Personal information
- Nickname: The Gentleman
- Born: 2 August 1990 (age 36) Epsom, England
- Height: 6 ft 3 in (191 cm)
- Weight: Cruiserweight

Boxing career
- Reach: 76 in (193 cm)
- Stance: Orthodox

Boxing record
- Total fights: 24
- Wins: 22
- Win by KO: 14
- Losses: 2

Medal record
Men's amateur boxing
Representing England
English National Championships
| Silver medal – second place | 2016 Liverpool | Heavyweight |
| Silver medal – second place | 2013 Houghton-le-Spring | Cruiserweight |
| Bronze medal – third place | 2012 Liverpool | Cruiserweight |

= Chris Billam-Smith =

English boxer (born 1990)

Chris Billam-Smith (born 2 August 1990) is an English professional boxer. He held the World Boxing Organization (WBO) cruiserweight title from 2023 to 2024. At regional level, he held the European, British, and Commonwealth cruiserweight titles between 2019 and 2022.

==Amateur career==
After training on and off as a youngster, Smith began to take boxing seriously at the age of 16. During a career in which he compiled a record of 32–11 while representing Poole ABC, he fought in several ABA Championships, reaching the finals in 2013 and 2016; losing out to Jack Massey at 86 kg and Cheavon Clarke at 91 kg respectively.

==Professional career==

=== Early career ===
Billam-Smith made his professional debut on 16 September 2017 under the tutelage of Shane McGuigan, scoring a first-round technical knockout (TKO) victory over Russ Henshaw at the O2 Academy in Bournemouth, Dorset.
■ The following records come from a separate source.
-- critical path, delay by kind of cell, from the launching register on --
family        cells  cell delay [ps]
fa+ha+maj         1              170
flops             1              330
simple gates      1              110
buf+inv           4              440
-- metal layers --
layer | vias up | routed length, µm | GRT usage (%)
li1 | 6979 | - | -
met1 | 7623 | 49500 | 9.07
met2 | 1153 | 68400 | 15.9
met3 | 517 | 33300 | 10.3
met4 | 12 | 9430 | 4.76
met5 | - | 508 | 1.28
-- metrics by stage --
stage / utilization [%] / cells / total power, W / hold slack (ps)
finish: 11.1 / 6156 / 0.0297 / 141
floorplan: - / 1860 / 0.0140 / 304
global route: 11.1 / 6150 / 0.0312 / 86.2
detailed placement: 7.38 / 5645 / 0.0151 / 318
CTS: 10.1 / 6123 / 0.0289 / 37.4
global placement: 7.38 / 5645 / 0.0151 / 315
$ cat config.mk
export PLATFORM = sky130hd
export DESIGN_NAME = cla_seq_adder
export DESIGN_NICKNAME = d
export VERILOG_FILES = /design/src/rtl/cla_seq_adder_pkg.sv /design/src/rtl/cla_gp_slice.sv /design/src/rtl/cla_seq_adder.sv
export SDC_FILE = /design/constraint.sdc
export NUM_CORES = 1
export LEC_CHECK = 0
export CAP_MARGIN = 30
export CORE_MARGIN = 8
export CORE_UTILIZATION = 50
export DETAILED_ROUTE_END_ITERATION = 7
export PLACE_DENSITY = 0.78
export SYNTH_ARGS = -nofsm -noshare
export SYNTH_HDL_FRONTEND = slang
export SYNTH_SLANG_ARGS = --single-unit
$ cat constraint.sdc
create_clock -name clk -period 10.5 [get_ports clk]
set_clock_uncertainty 0.1 [all_clocks]
set_input_delay 2.625 -clock clk [delete_from_list [all_inputs] [get_ports clk]]
set_output_delay 2.625 -clock clk [all_outputs]
set_load 0.03 [all_outputs]
$ cat src/rtl/cla_seq_adder_pkg.sv
// Shared definitions for the slice-serial carry-lookahead adder:
// FSM state encoding and the slice width.
package cla_seq_adder_pkg;

  localparam int SLICE_W = 4;

  typedef enum logic [1:0] {
    ST_IDLE = 2'd0,
    ST_RUN  = 2'd1,
    ST_DONE = 2'd2
  } state_t;

endpackage

$ cat src/rtl/cla_gp_slice.sv
// Combinational 4-bit carry-lookahead slice: generate/propagate terms, the
// internal carry chain, the slice sum, and the carries into bit 3 and out of bit 3.
module cla_gp_slice
  import cla_seq_adder_pkg::*;
(
  input  logic [SLICE_W-1:0] a,
  input  logic [SLICE_W-1:0] b,
  input  logic               c0,
  output logic [SLICE_W-1:0] sum,
  output logic               c3,
  output logic               c4
);

  logic [SLICE_W-1:0] g;
  logic [SLICE_W-1:0] p;
  logic [SLICE_W:0]   c;

  assign g = a & b;
  assign p = a ^ b;

  always_comb begin
    c    = '0;
    c[0] = c0;
    for (int i = 0; i < SLICE_W; i++) begin
      c[i+1] = g[i] | (p[i] & c[i]);
    end
  end

  assign sum = p ^ c[SLICE_W-1:0];
  assign c3  = c[SLICE_W-1];
  assign c4  = c[SLICE_W];

endmodule

$ cat src/rtl/cla_seq_adder.sv
// Slice-serial adder: one carry-lookahead slice is reused for WIDTH/4 cycles,
// walking from the least significant slice up, with a ready/valid handshake.
//
// state   | meaning
// --------+-------------------------------------------------------------
// ST_IDLE | in_ready=1, waiting for in_valid; last result still on sum
// ST_RUN  | one 4-bit slice per cycle, slice k, carry chained via reg
// ST_DONE | out_valid=1, result held until out_ready
module cla_seq_adder
  import cla_seq_adder_pkg::*;
#(
  parameter int WIDTH = 16
) (
  input  logic             clk,
  input  logic             rst_n,
  input  logic             in_valid,
  output logic             in_ready,
  input  logic [WIDTH-1:0] a,
  input  logic [WIDTH-1:0] b,
  input  logic             cin,
  output logic             out_valid,
  input  logic             out_ready,
  output logic [WIDTH-1:0] sum,
  output logic             cout,
  output logic             ovf
);

  localparam int NSLICE = WIDTH / SLICE_W;
  localparam int KW     = $clog2(NSLICE);
  localparam logic [KW-1:0] K_LAST = KW'(NSLICE - 1);

  generate
    if ((WIDTH % SLICE_W) != 0 || WIDTH < 8) begin : g_bad_width
      $error("cla_seq_adder: WIDTH must be a multiple of 4 and at least 8");
    end
  endgenerate

  state_t             state;
  logic [KW-1:0]      k;
  logic               carry;
  logic [WIDTH-1:0]   a_reg;
  logic [WIDTH-1:0]   b_reg;

  logic [SLICE_W-1:0] s_a;
  logic [SLICE_W-1:0] s_b;
  logic [SLICE_W-1:0] s_sum;
  logic               s_c3;
  logic               s_c4;

  // Operand slice select: the single slice instance sees slice k each cycle.
  always_comb begin
    s_a = '0;
    s_b = '0;
    for (int i = 0; i < NSLICE; i++) begin
      if (k == KW'(i)) begin
        s_a = a_reg[i*SLICE_W +: SLICE_W];
        s_b = b_reg[i*SLICE_W +: SLICE_W];
      end
    end
  end

  cla_gp_slice u_slice (
    .a   (s_a),
    .b   (s_b),
    .c0  (carry),
    .sum (s_sum),
    .c3  (s_c3),
    .c4  (s_c4)
  );

  assign in_ready  = (state == ST_IDLE);
  assign out_valid = (state == ST_DONE);

  always_ff @(posedge clk or negedge rst_n) begin
    if (!rst_n) begin
      state <= ST_IDLE;
      k     <= '0;
      carry <= 1'b0;
      a_reg <= '0;
      b_reg <= '0;
      sum   <= '0;
      cout  <= 1'b0;
      ovf   <= 1'b0;
    end else begin
      case (state)
        ST_IDLE: begin
          if (in_valid) begin
            a_reg <= a;
            b_reg <= b;
            carry <= cin;
            k     <= '0;
            sum   <= '0;
            cout  <= 1'b0;
            ovf   <= 1'b0;
            state <= ST_RUN;
          end
        end
        ST_RUN: begin
          for (int i = 0; i < NSLICE; i++) begin
            if (k == KW'(i)) begin
              sum[i*SLICE_W +: SLICE_W] <= s_sum;
            end
          end
          carry <= s_c4;
          // k stops at the last slice so it never wraps inside RUN.
          if (k == K_LAST) begin
            cout  <= s_c4;
            ovf   <= s_c3 ^ s_c4;
            state <= ST_DONE;
          end else begin
            k <= k + KW'(1);
          end
        end
        ST_DONE: begin
          if (out_ready) begin
            state <= ST_IDLE;
          end
        end
        default: begin
          state <= ST_IDLE;
        end
      endcase
    end
  end

endmodule

==> results by group, run 1 <==
Worst setup path
  • Critical path type: flip-flop to primary output
  • Reg2Reg Depth: 12
  • Reg-to-reg startpoint: k[0]$_DFFE_PN0P_
  • Startpoint Class: flip-flop
  • Crit path DAT: 1.96 ns
  • R2R setup slack: 6.26 ns
  • CP endpoint kind: primary output
  • CP Max Fanout: 21
  • Critical Path RT: 7.78 ns
  • RR Endpoint: sum[7]$_DFFE_PN0P_

Logic synthesis
  • Syn avg cell area: 11.7 um2
  • Synth area leaders: dfrtp_1 52%, mux2_2 14%, a22o_1 5.0%
  • Post-Syn Nets: 270
  • Post-synth top area cell: dfrtp_1
  • Seq cells post-synth: 55
  • Post-synthesis sequential area ratio: 0.521
  • Synthesized instance count: 225
  • Synth top area share: 0.521
  • Unique masters post-synth: 30
  • Synth Warn #: 0
  • Post-Synthesis Cell Area: 2640 um2

Route
  • Max layer used: met4
  • Post-DR wirelength/cell: 16.8 um
  • Met1 wire length: 2650 um
  • DRT antenna net count: 0
  • Drt first pass iters: 4
  • Starting DRT DRC Count: 106
  • Met3 WL: 203 um
  • Vias: 1879
  • Vias per inst: 5.46
  • Remaining DRCs: 0
  • Met2 WL: 2850 um
  • Routed wire length: 5790 um

Global route
  • First-pass GRT wire length: 9680 um
  • All-layer global routing usage: 0.158
  • Number of global-route vias before repair: 1964
  • Antenna violations before repair: 0
  • Gr ovfl total: 0
  • Largest net degree at the start of global routing: 56

Placement
  • GPL Wtd Cong: 0.774
  • HPWL Detailed: 4160 um
  • I/O Buffers: 56
  • Placed Area: 3220 um2
  • Placed insts: 338

Die
  • Die area: 7860 um2
  • Starting Density: 0.517
  • Die W: 88.7 um
  • Rows: 26
  • Core Footprint: 5110 um2
  • Die height: 88.7 um
  • # IOs: 57

STA
  • Max Clock Freq: 0.214 GHz
  • Max-slew violation count: 0
  • Minimum clock period: 4.68 ns
  • Fin Setup TNS: 0 ns
  • Unrepaired setup endpoints after global routing: false
  • Least-Margin Pin Slew: 1.04 ns
  • Fin. Hold Viols: 0
  • Final worst-path cycle share: 0.446
  • Max_slew headroom: 0.306
  • # setup viols final: 0

Clock network
  • CTS Buf Count: 5
  • Clk_lat worst skew: 0.30 ns
  • CTS Sinks: 55
  • Clk buf depth: 2
  • CTS tree: yes
  • Clk pin slew, worst setup/hold paths: 0.09 ns
  • Cts hold-fix bufs: 0
  • CTS resizes: 0
  • H-tree depth: 2
  • Root Driver: clkbuf_8
  • Postcts setup bufs: 0

Cells and area
  • Cell area after layout: 3290 um2
  • Layout cells sized above 1: 0.161
  • Number of fillers in the final layout: 401
  • # diodes: 0
  • Post-route core utilization: 0.645
  • Area Growth Syn to Fin: 24.7%
  • Fin cells: 344
  • Nets: 320

Worst hold path
  • Hold path depth: 1
  • Hold path startpoint: sum[12]$_DFFE_PN0P_
  • Worst min path class: flip-flop to flip-flop
  • Hold EP: sum[12]$_DFFE_PN0P_

Outcome
  • Outcome: finished, final reports clean

Power and ir drop
  • PD cells: 360 nW/um2
  • Pleak: 1.40 nW
  • Worst VDD drop: 0.187 mV

Run
  • Max-cap violations: 0
==> kinds of logic (layout without fill, tap and decap cells) <==
family | after synthesis | after routing | synth area share
compound gates | 67 | 67 | 0.176
flops | 55 | 55 | 0.521
mux | 34 | 34 | 0.144
buf+inv | 32 | 81 | 0.0535
simple gates | 28 | 28 | 0.0526
fa+ha+maj | 8 | 8 | 0.0493
xor+xnor | 1 | 1 | 0.00332
==> layout by cell type, fill, tap and decap left out <==
cell type,instances
mux2i_1,1
a221oi_1,1
or2_2,1
fa_1,4
mux2_2,32
inv_1,17
mux2_1,1
clkbuf_8,5
a21oi_1,14
and2b_1,1
a22o_1,15
xnor2_1,1
clkdlybuf4s50_1,55
nand2_1,14
a221o_1,3
or3b_2,1
a22oi_1,8
o21bai_1,1
nor2_1,7
nor2b_1,1
ha_1,4
o22ai_1,4
dfrtp_1,55
o21ai_0,14
buf_2,1
buf_4,2
a21oi_2,1
nand2b_1,2
o2bb2ai_1,6
clkbuf_1,1
nor3b_4,1
==> where the power goes <==
part | switching, mW | internal [mW] | total [mW]
Combinational | 0.368 | 0.329 | 0.697
Clock | 0.0620 | 0.0447 | 0.107
Sequential | 0.0696 | 0.313 | 0.383
==> per-layer routing <==
| metal | GRT usage | vias to the layer above |
|---|---|---|
| met3 | 0.0232 | 8 |
| met5 | 0 | - |
| met2 | 0.255 | 38 |
| met1 | 0.211 | 935 |
| met4 | 0.0553 | 0 |
| li1 | - | 898 |
==> through the flow <==
step / total power [mW] / worst slack [ns] / hold slack [ns]
2_1_floorplan: 0.883 / 6.58 / 0.359
3_3_place_gp: 1.06 / 6.12 / 0.380
3_5_place_dp: 1.08 / 6.09 / 0.376
4_1_cts: 1.19 / 5.80 / 0.400
5_1_grt: 1.28 / 5.70 / 0.429
6_report: 1.19 / 5.82 / 0.402
==> area by class of cell <==
type | count | area [um2] | share of cell area
clock buffers | 6 | 72.6 | 0.0220
inverters | 17 | 63.8 | 0.0194
multi-input cells | 138 | 1120 | 0.341
flip-flops and latches | 55 | 1380 | 0.418
well taps | 70 | 87.6 | 0.0266
repair buffers | 58 | 571 | 0.173
==> how the worst max path moves through the flow <==
stage,from,to,depth (start not counted)
5_1_grt,state[0]$_DFFE_PN0P_,out_valid,3
3_5_place_dp,in_valid,a_reg[7]$_DFFE_PN0P_,4
3_3_place_gp,in_valid,a_reg[0]$_DFFE_PN0P_,4
6_report,state[0]$_DFFE_PN0P_,out_valid,3
4_1_cts,state[0]$_DFFE_PN0P_,out_valid,3
2_1_floorplan,state[0]$_DFFE_PN0P_,in_ready,3
==> cells in the mapped netlist (all sizes together) <==
| cell type | number |
|---|---|
| buf | 11 |
| fa | 4 |
| nor2b | 1 |
| a21oi | 15 |
| a221oi | 1 |
| a22o | 15 |
| o21bai | 1 |
| nor2 | 7 |
| o22ai | 4 |
| or3b | 1 |
| a22oi | 8 |
| mux2 | 33 |
| o21ai | 14 |
| a221o | 3 |
| inv | 17 |
| or2 | 1 |
| ha | 4 |
| xnor2 | 1 |
| o2bb2ai | 6 |
| nor3b | 1 |
| and2b | 1 |
| clkbuf | 4 |
| nand2b | 2 |
| dfrtp | 55 |
| mux2i | 1 |
| nand2 | 14 |
==> critical path, stage by stage, from the launching register on <==
cell and delay [ns]:
dfrtp_1 0.65, nand2b_1 0.28, inv_1 0.07, clkdlybuf4s50_1 0.66
Note: power is estimated with default switching activity, not from simulation.
==> run 2: changes to the inputs <==
clock period = 4.7 ns   (was 10.5 ns; I/O delays follow)
==> run 2 against run 1 <==
- total power is 130% higher
- die area stayed put
- clock-buffer cell count unchanged
- sequential power rose by 130%
- cell area up 1.7%
- cell count is 0.87% higher
- first-iteration DRC count is 7.5% lower
- flip-flop and latch count is the same
- register-to-register slack worse by 5.6 ns
- largest power group unchanged
- highest routed layer unchanged
==> results by group, run 2 (synthesis results as in run 1) <==
STA
  • # setup viols final: 0
  • Least-Margin Pin Slew: 0.736 ns
  • Max_slew headroom: 0.510
  • Fin Setup TNS: 0 ns
  • Fin. Hold Viols: 0
  • Minimum clock period: 4.07 ns
  • Max-slew violation count: 0
  • Unrepaired setup endpoints after global routing: false
  • Final worst-path cycle share: 0.865
  • Max Clock Freq: 0.246 GHz

Worst setup path
  • Slowest library cell on the worst path: ha_1
  • Worst path cell trace: inv_1 -> ha_1 -> a21oi_1 -> o21ai_0 -> a22oi_1 -> fa_1 -> fa_1 -> fa_1 -> fa_1 -> nor2_1 -> mux2_2 -> a22o_1
  • Crit path DAT: 4.17 ns
  • CP Max Fanout: 20
  • CP endpoint kind: flip-flop
  • Critical Path RT: 4.80 ns
  • Startpoint Class: flip-flop
  • Critical path type: flip-flop to flip-flop
  • Slowest stage delay, CP: 0.64 ns
  • Most used cell, CP: fa_1

Cells and area
  • Area Growth Syn to Fin: 26.9%
  • Fin cells: 347
  • Multi-input gate area: 1120 um2
  • Layout cells sized above 1: 0.173
  • Sequential cell area: 1380 um2
  • # diodes: 0
  • Most frequent cells in the layout: 55 x dfrtp_1, 55 x clkdlybuf4s50_1, 32 x mux2_2
  • Nets: 321
  • Number of fillers in the final layout: 413

Route
  • Starting DRT DRC Count: 98
  • Routed wire length: 5860 um
  • Drt first pass iters: 4
  • Vias: 1880
  • Vias per inst: 5.42
  • Remaining DRCs: 0
  • Post-DR wirelength/cell: 16.9 um
  • DRT antenna net count: 0

Clock network
  • CTS Sinks: 55
  • CTS resizes: 0
  • Root Driver: clkbuf_8
  • Clk_lat worst skew: 0.30 ns
  • H-tree depth: 2
  • CTS tree: yes
  • CTS Buf Count: 5
  • Postcts setup bufs: 0
  • Clk buf depth: 2
  • Cts hold-fix bufs: 0
  • Clk pin slew, worst setup/hold paths: 0.10 ns

Global route
  • Number of global-route vias before repair: 1974
  • First-pass GRT wire length: 10100 um
  • All-layer global routing usage: 0.163
  • Gr ovfl total: 0
  • Largest net degree at the start of global routing: 55
  • Antenna violations before repair: 0

Power and ir drop
  • Pleak: 1.43 nW
  • Worst VDD drop: 0.384 mV
  • PD cells: 817 nW/um2
  • Total Power: 2.74 mW

Die
  • Starting Density: 0.517
  • Rows: 26
  • Die height: 88.7 um
  • Core Footprint: 5110 um2
  • # IOs: 57
  • Die W: 88.7 um
  • Die area: 7860 um2

Run
  • Max-cap violations: 0

Worst hold path
  • Worst min path class: flip-flop to flip-flop

Placement
  • GPL Wtd Cong: 0.770
  • I/O Buffers: 56
  • Placed insts: 338
  • HPWL Detailed: 4380 um

Outcome
  • Outcome: finished, final reports clean
==> run 2: cell types whose count changed in the layout (fill, tap and decap cells not counted) <==
cell,before,now
inv_6,0,1
bufinv_16,0,1
clkbuf_8,5,6
buf_4,2,3
clkbuf_1,1,0
==> run 2: area by class of cell <==
type	count	share of cell area
clock buffer	6	0.0246
tap	70	0.0261
timing repair buffer	59	0.173
multi-input combinational	138	0.335
sequential	55	0.411
clock inverter	2	0.0116
inverter	17	0.0190
==> run 2: through the flow <==
step	setup WS [ns]	area (um2)	hold WS [ns]	utilization
3_3_place_gp	0.823	3220	0.379	0.631
3_5_place_dp	0.699	3220	0.381	0.631
4_1_cts	0.670	3340	0.408	0.655
6_report	0.634	3350	0.403	0.656
2_1_floorplan	0.998	2640	0.359	-
5_1_grt	0.365	3350	0.433	0.656
==> run 2: per-layer routing <==
| metal | vias up | global-route usage | wire length, um |
|---|---|---|---|
| li1 | 905 | - | - |
| met4 | 0 | 0.0461 | 61 |
| met2 | 41 | 0.265 | 2850 |
| met1 | 930 | 0.214 | 2650 |
| met5 | - | 0 | 0 |
| met3 | 4 | 0.0325 | 307 |
==> run 2: path summary, 6_finish.rpt <==
path	end	start	cells past startpoint	slack, ns
max	sum[7]$_DFFE_PN0P_	k[0]$_DFFE_PN0P_	12	0.63
min	ovf$_DFFE_PN0P_	ovf$_DFFE_PN0P_	1	0.40
max reg2reg	sum[7]$_DFFE_PN0P_	k[0]$_DFFE_PN0P_	12	0.63
min reg2reg	ovf$_DFFE_PN0P_	ovf$_DFFE_PN0P_	1	0.40
max in group asynchronous	sum[15]$_DFFE_PN0P_	rst_n	2	3.15
min in group asynchronous	b_reg[6]$_DFFE_PN0P_	rst_n	1	0.53
==> run 2: worst max-delay path: cells and delay by family (launching register included) <==
kind	cells	cell delay, ns
AOI/OAI and AO/OA	4	0.51
buffers and inverters	1	0.12
adders and majority gates	5	2.46
DFF	1	0.43
and+or+nand+nor	1	0.06
muxes	1	0.28
==> run 2: where the power goes <==
group          switching [mW]  leakage [nW]  internal [mW]
Combinational           0.798         0.694          0.740
Sequential              0.173         0.678          0.699
Clock                   0.151        0.0618          0.175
After compiling a record of 9–0 (8 KOs), he faced fellow undefeated British prospect Richard Riakporhe (9–0, 8 KOs) for the WBA Inter-Continental cruiserweight title on 20 July 2019 at the O2 Arena in London. The fight was televised live on Sky Sports Box Office as part of the undercard of Dillian Whyte vs. Oscar Rivas. Smith suffered his first professional defeat via split decision (SD) over ten rounds. Two judges scored the bout in favour of Riakporhe with 97–92 and 95–94, while the third scored it 96–93 to Smith.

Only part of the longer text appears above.